**DATA SHOWN**
Segment Open
--- src/sv/bsm_pkg.sv ---
// shared constants and types for the booth signed multiplier
package bsm_pkg;

    // default operand width and fixed port widths
    localparam int OPERAND_WIDTH_DEF = 32;
    localparam int OPERAND_PORT_W    = 32;
    localparam int PRODUCT_PORT_W    = 64;

    // booth recoding of {current low bit, previous bit}
    localparam logic [1:0] BOOTH_ADD = 2'b01;
    localparam logic [1:0] BOOTH_SUB = 2'b10;

    // commands from controller to datapath
    typedef struct packed {
        logic load;
        logic step;
    } t_dp_cmd;

    // status from datapath to controller
    typedef struct packed {
        logic last_step;
    } t_dp_status;

endpackage

--- src/sv/bsm_ctrl.sv ---
// controller state machine for the booth signed multiplier
module bsm_ctrl (
    input  logic               i_clk,
    input  logic               i_rst_n,
    input  logic               i_start,
    input  bsm_pkg::t_dp_status i_status,
    output bsm_pkg::t_dp_cmd   o_cmd,
    output logic               o_busy,
    output logic               o_done
);

    localparam logic [1:0] ST_IDLE = 2'd0;
    localparam logic [1:0] ST_RUN  = 2'd1;
    localparam logic [1:0] ST_DONE = 2'd2;

    logic [1:0] r_state;
    logic [1:0] n_state;
    logic       accept;

    // a beat is taken whenever the datapath is not stepping
    assign accept = i_start && !o_busy;
    assign o_busy = (r_state == ST_RUN);
    assign o_done = (r_state == ST_DONE);

    // datapath commands
    always_comb begin
        o_cmd.load = accept;
        o_cmd.step = (r_state == ST_RUN);
    end

    // next state
    always_comb begin
        n_state = r_state;
        unique case (r_state)
            ST_IDLE: begin
                if (accept) n_state = ST_RUN;
            end
            ST_RUN: begin
                if (i_status.last_step) n_state = ST_DONE;
            end
            ST_DONE: begin
                n_state = accept ? ST_RUN : ST_IDLE;
            end
            default: begin
                n_state = ST_IDLE;
            end
        endcase
    end

    // state register
    always_ff @(posedge i_clk) begin
        if (!i_rst_n) begin
            r_state <= ST_IDLE;
        end else begin
            r_state <= n_state;
        end
    end

endmodule

--- src/sv/bsm_datapath.sv ---
// accumulator, shift register and step counter of the booth multiplier
module bsm_datapath #(
    parameter int OPERAND_WIDTH = bsm_pkg::OPERAND_WIDTH_DEF
) (
    input  logic                               i_clk,
    input  logic                               i_rst_n,
    input  bsm_pkg::t_dp_cmd                   i_cmd,
    input  logic [bsm_pkg::OPERAND_PORT_W-1:0] i_multiplicand,
    input  logic [bsm_pkg::OPERAND_PORT_W-1:0] i_multiplier,
    output bsm_pkg::t_dp_status                o_status,
    output logic signed [bsm_pkg::PRODUCT_PORT_W-1:0] o_product
);

    localparam int W    = OPERAND_WIDTH;
    localparam int CNTW = $clog2(W + 1);

    localparam logic [1:0] BOOTH_ADD_SEL = bsm_pkg::BOOTH_ADD;
    localparam logic [1:0] BOOTH_SUB_SEL = bsm_pkg::BOOTH_SUB;

    localparam int PRODUCT_W = bsm_pkg::PRODUCT_PORT_W;

    logic [W:0]      r_acc;
    logic [W-1:0]    r_q;
    logic            r_prev;
    logic [W-1:0]    r_mcand;
    logic [CNTW-1:0] r_cnt;

    logic [W:0]      mext;
    logic [W:0]      sum;
    logic [2*W-1:0]  full;

    // multiplicand sign-extended to the accumulator width
    assign mext = {r_mcand[W-1], r_mcand};

    // add or subtract per booth pair
    always_comb begin
        case ({r_q[0], r_prev})
            BOOTH_ADD_SEL: sum = r_acc + mext;
            BOOTH_SUB_SEL: sum = r_acc - mext;
            default:       sum = r_acc;
        endcase
    end

    assign o_status.last_step = (r_cnt == CNTW'(W - 1));

    // low 2w bits of the pair, sign-extended to the port
    assign full      = {r_acc[W-1:0], r_q};
    assign o_product = PRODUCT_W'($signed(full));

    // step counter
    always_ff @(posedge i_clk) begin
        if (!i_rst_n) begin
            r_cnt <= '0;
        end else if (i_cmd.load) begin
            r_cnt <= '0;
        end else if (i_cmd.step) begin
            r_cnt <= r_cnt + CNTW'(1);
        end
    end

    // operand load and arithmetic shift right of acc:q
    always_ff @(posedge i_clk) begin
        if (!i_rst_n) begin
            r_mcand <= '0;
            r_q     <= '0;
            r_acc   <= '0;
            r_prev  <= 1'b0;
        end else if (i_cmd.load) begin
            r_mcand <= i_multiplicand[W-1:0];
            r_q     <= i_multiplier[W-1:0];
            r_acc   <= '0;
            r_prev  <= 1'b0;
        end else if (i_cmd.step) begin
            r_acc  <= {sum[W], sum[W:1]};
            r_q    <= {sum[0], r_q[W-1:1]};
            r_prev <= r_q[0];
        end
    end

endmodule

--- src/sv/booth_signed_multiplier_top.sv ---
// top level of the radix-2 booth signed multiplier
// the accepted start beat loads the datapath; the run state then does one booth add
//   and shift per cycle, and o_done strobes after the last step; no start is taken
//   while busy, and a new start is taken in the done cycle
// reset: synchronous active-low i_rst_n returns the controller to idle, no strobe
// the product is flagged for the single done cycle; the receiver cannot stall
module booth_signed_multiplier_top #(
    parameter int OPERAND_WIDTH = bsm_pkg::OPERAND_WIDTH_DEF
) (
    input  logic                                      i_clk,
    input  logic                                      i_rst_n,
    input  logic                                      start,
    output logic                                      busy,
    input  logic signed [bsm_pkg::OPERAND_PORT_W-1:0] i_multiplicand,
    input  logic signed [bsm_pkg::OPERAND_PORT_W-1:0] i_multiplier,
    output logic                                      o_done,
    output logic signed [bsm_pkg::PRODUCT_PORT_W-1:0] o_product
);

    bsm_pkg::t_dp_cmd    cmd;
    bsm_pkg::t_dp_status status;

    // controller
    bsm_ctrl u_ctrl (
        .i_clk    (i_clk),
        .i_rst_n  (i_rst_n),
        .i_start  (start),
        .i_status (status),
        .o_cmd    (cmd),
        .o_busy   (busy),
        .o_done   (o_done)
    );

    // datapath
    bsm_datapath #(
        .OPERAND_WIDTH (OPERAND_WIDTH)
    ) u_dp (
        .i_clk          (i_clk),
        .i_rst_n        (i_rst_n),
        .i_cmd          (cmd),
        .i_multiplicand (i_multiplicand),
        .i_multiplier   (i_multiplier),
        .o_status       (status),
        .o_product      (o_product)
    );

endmodule

--- config.mk ---
export PLATFORM = sky130hd
export DESIGN_NAME = booth_signed_multiplier_top
export DESIGN_NICKNAME = d
export VERILOG_FILES = /design/src/sv/bsm_pkg.sv /design/src/sv/bsm_ctrl.sv /design/src/sv/bsm_datapath.sv /design/src/sv/booth_signed_multiplier_top.sv
export SDC_FILE = /design/constraint.sdc
export NUM_CORES = 1
export LEC_CHECK = 0
export ABC_AREA = 1
export BUFFER_PORTS_ARGS = -buffer_cell sky130_fd_sc_hd__buf_4
export CORE_MARGIN = 2
export CORE_UTILIZATION = 40
export CTS_BUF_LIST = sky130_fd_sc_hd__clkbuf_16
export DETAILED_ROUTE_END_ITERATION = 8
export SYNTH_ARGS = -nofsm -noshare
export SYNTH_HDL_FRONTEND = slang
export SYNTH_SLANG_ARGS = --single-unit
--- constraint.sdc ---
create_clock -name i_clk -period 2.5 [get_ports i_clk]
set_input_delay 0.5 -clock i_clk [delete_from_list [all_inputs] [get_ports i_clk]]
set_output_delay 0.5 -clock i_clk [all_outputs]
set_load 0.01 [all_outputs]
Segment Closed
**EXERCISE REQUIREMENTS**
Copy out each entry exactly, leaving nothing out.

**SOLUTION TO THIS TASK**
--- src/sv/bsm_pkg.sv ---
// shared constants and types for the booth signed multiplier
package bsm_pkg;

    // default operand width and fixed port widths
    localparam int OPERAND_WIDTH_DEF = 32;
    localparam int OPERAND_PORT_W    = 32;
    localparam int PRODUCT_PORT_W    = 64;

    // booth recoding of {current low bit, previous bit}
    localparam logic [1:0] BOOTH_ADD = 2'b01;
    localparam logic [1:0] BOOTH_SUB = 2'b10;

    // commands from controller to datapath
    typedef struct packed {
        logic load;
        logic step;
    } t_dp_cmd;

    // status from datapath to controller
    typedef struct packed {
        logic last_step;
    } t_dp_status;

endpackage

--- src/sv/bsm_ctrl.sv ---
// controller state machine for the booth signed multiplier
module bsm_ctrl (
    input  logic               i_clk,
    input  logic               i_rst_n,
    input  logic               i_start,
    input  bsm_pkg::t_dp_status i_status,
    output bsm_pkg::t_dp_cmd   o_cmd,
    output logic               o_busy,
    output logic               o_done
);

    localparam logic [1:0] ST_IDLE = 2'd0;
    localparam logic [1:0] ST_RUN  = 2'd1;
    localparam logic [1:0] ST_DONE = 2'd2;

    logic [1:0] r_state;
    logic [1:0] n_state;
    logic       accept;

    // a beat is taken whenever the datapath is not stepping
    assign accept = i_start && !o_busy;
    assign o_busy = (r_state == ST_RUN);
    assign o_done = (r_state == ST_DONE);

    // datapath commands
    always_comb begin
        o_cmd.load = accept;
        o_cmd.step = (r_state == ST_RUN);
    end

    // next state
    always_comb begin
        n_state = r_state;
        unique case (r_state)
            ST_IDLE: begin
                if (accept) n_state = ST_RUN;
            end
            ST_RUN: begin
                if (i_status.last_step) n_state = ST_DONE;
            end
            ST_DONE: begin
                n_state = accept ? ST_RUN : ST_IDLE;
            end
            default: begin
                n_state = ST_IDLE;
            end
        endcase
    end

    // state register
    always_ff @(posedge i_clk) begin
        if (!i_rst_n) begin
            r_state <= ST_IDLE;
        end else begin
            r_state <= n_state;
        end
    end

endmodule

--- src/sv/bsm_datapath.sv ---
// accumulator, shift register and step counter of the booth multiplier
module bsm_datapath #(
    parameter int OPERAND_WIDTH = bsm_pkg::OPERAND_WIDTH_DEF
) (
    input  logic                               i_clk,
    input  logic                               i_rst_n,
    input  bsm_pkg::t_dp_cmd                   i_cmd,
    input  logic [bsm_pkg::OPERAND_PORT_W-1:0] i_multiplicand,
    input  logic [bsm_pkg::OPERAND_PORT_W-1:0] i_multiplier,
    output bsm_pkg::t_dp_status                o_status,
    output logic signed [bsm_pkg::PRODUCT_PORT_W-1:0] o_product
);

    localparam int W    = OPERAND_WIDTH;
    localparam int CNTW = $clog2(W + 1);

    localparam logic [1:0] BOOTH_ADD_SEL = bsm_pkg::BOOTH_ADD;
    localparam logic [1:0] BOOTH_SUB_SEL = bsm_pkg::BOOTH_SUB;

    localparam int PRODUCT_W = bsm_pkg::PRODUCT_PORT_W;

    logic [W:0]      r_acc;
    logic [W-1:0]    r_q;
    logic            r_prev;
    logic [W-1:0]    r_mcand;
    logic [CNTW-1:0] r_cnt;

    logic [W:0]      mext;
    logic [W:0]      sum;
    logic [2*W-1:0]  full;

    // multiplicand sign-extended to the accumulator width
    assign mext = {r_mcand[W-1], r_mcand};

    // add or subtract per booth pair
    always_comb begin
        case ({r_q[0], r_prev})
            BOOTH_ADD_SEL: sum = r_acc + mext;
            BOOTH_SUB_SEL: sum = r_acc - mext;
            default:       sum = r_acc;
        endcase
    end

    assign o_status.last_step = (r_cnt == CNTW'(W - 1));

    // low 2w bits of the pair, sign-extended to the port
    assign full      = {r_acc[W-1:0], r_q};
    assign o_product = PRODUCT_W'($signed(full));

    // step counter
    always_ff @(posedge i_clk) begin
        if (!i_rst_n) begin
            r_cnt <= '0;
        end else if (i_cmd.load) begin
            r_cnt <= '0;
        end else if (i_cmd.step) begin
            r_cnt <= r_cnt + CNTW'(1);
        end
    end

    // operand load and arithmetic shift right of acc:q
    always_ff @(posedge i_clk) begin
        if (!i_rst_n) begin
            r_mcand <= '0;
            r_q     <= '0;
            r_acc   <= '0;
            r_prev  <= 1'b0;
        end else if (i_cmd.load) begin
            r_mcand <= i_multiplicand[W-1:0];
            r_q     <= i_multiplier[W-1:0];
            r_acc   <= '0;
            r_prev  <= 1'b0;
        end else if (i_cmd.step) begin
            r_acc  <= {sum[W], sum[W:1]};
            r_q    <= {sum[0], r_q[W-1:1]};
            r_prev <= r_q[0];
        end
    end

endmodule

--- src/sv/booth_signed_multiplier_top.sv ---
// top level of the radix-2 booth signed multiplier
// the accepted start beat loads the datapath; the run state then does one booth add
//   and shift per cycle, and o_done strobes after the last step; no start is taken
//   while busy, and a new start is taken in the done cycle
// reset: synchronous active-low i_rst_n returns the controller to idle, no strobe
// the product is flagged for the single done cycle; the receiver cannot stall
module booth_signed_multiplier_top #(
    parameter int OPERAND_WIDTH = bsm_pkg::OPERAND_WIDTH_DEF
) (
    input  logic                                      i_clk,
    input  logic                                      i_rst_n,
    input  logic                                      start,
    output logic                                      busy,
    input  logic signed [bsm_pkg::OPERAND_PORT_W-1:0] i_multiplicand,
    input  logic signed [bsm_pkg::OPERAND_PORT_W-1:0] i_multiplier,
    output logic                                      o_done,
    output logic signed [bsm_pkg::PRODUCT_PORT_W-1:0] o_product
);

    bsm_pkg::t_dp_cmd    cmd;
    bsm_pkg::t_dp_status status;

    // controller
    bsm_ctrl u_ctrl (
        .i_clk    (i_clk),
        .i_rst_n  (i_rst_n),
        .i_start  (start),
        .i_status (status),
        .o_cmd    (cmd),
        .o_busy   (busy),
        .o_done   (o_done)
    );

    // datapath
    bsm_datapath #(
        .OPERAND_WIDTH (OPERAND_WIDTH)
    ) u_dp (
        .i_clk          (i_clk),
        .i_rst_n        (i_rst_n),
        .i_cmd          (cmd),
        .i_multiplicand (i_multiplicand),
        .i_multiplier   (i_multiplier),
        .o_status       (status),
        .o_product      (o_product)
    );

endmodule

--- config.mk ---
export PLATFORM = sky130hd
export DESIGN_NAME = booth_signed_multiplier_top
export DESIGN_NICKNAME = d
export VERILOG_FILES = /design/src/sv/bsm_pkg.sv /design/src/sv/bsm_ctrl.sv /design/src/sv/bsm_datapath.sv /design/src/sv/booth_signed_multiplier_top.sv
export SDC_FILE = /design/constraint.sdc
export NUM_CORES = 1
export LEC_CHECK = 0
export ABC_AREA = 1
export BUFFER_PORTS_ARGS = -buffer_cell sky130_fd_sc_hd__buf_4
export CORE_MARGIN = 2
export CORE_UTILIZATION = 40
export CTS_BUF_LIST = sky130_fd_sc_hd__clkbuf_16
export DETAILED_ROUTE_END_ITERATION = 8
export SYNTH_ARGS = -nofsm -noshare
export SYNTH_HDL_FRONTEND = slang
export SYNTH_SLANG_ARGS = --single-unit
--- constraint.sdc ---
create_clock -name i_clk -period 2.5 [get_ports i_clk]
set_input_delay 0.5 -clock i_clk [delete_from_list [all_inputs] [get_ports i_clk]]
set_output_delay 0.5 -clock i_clk [all_outputs]
set_load 0.01 [all_outputs]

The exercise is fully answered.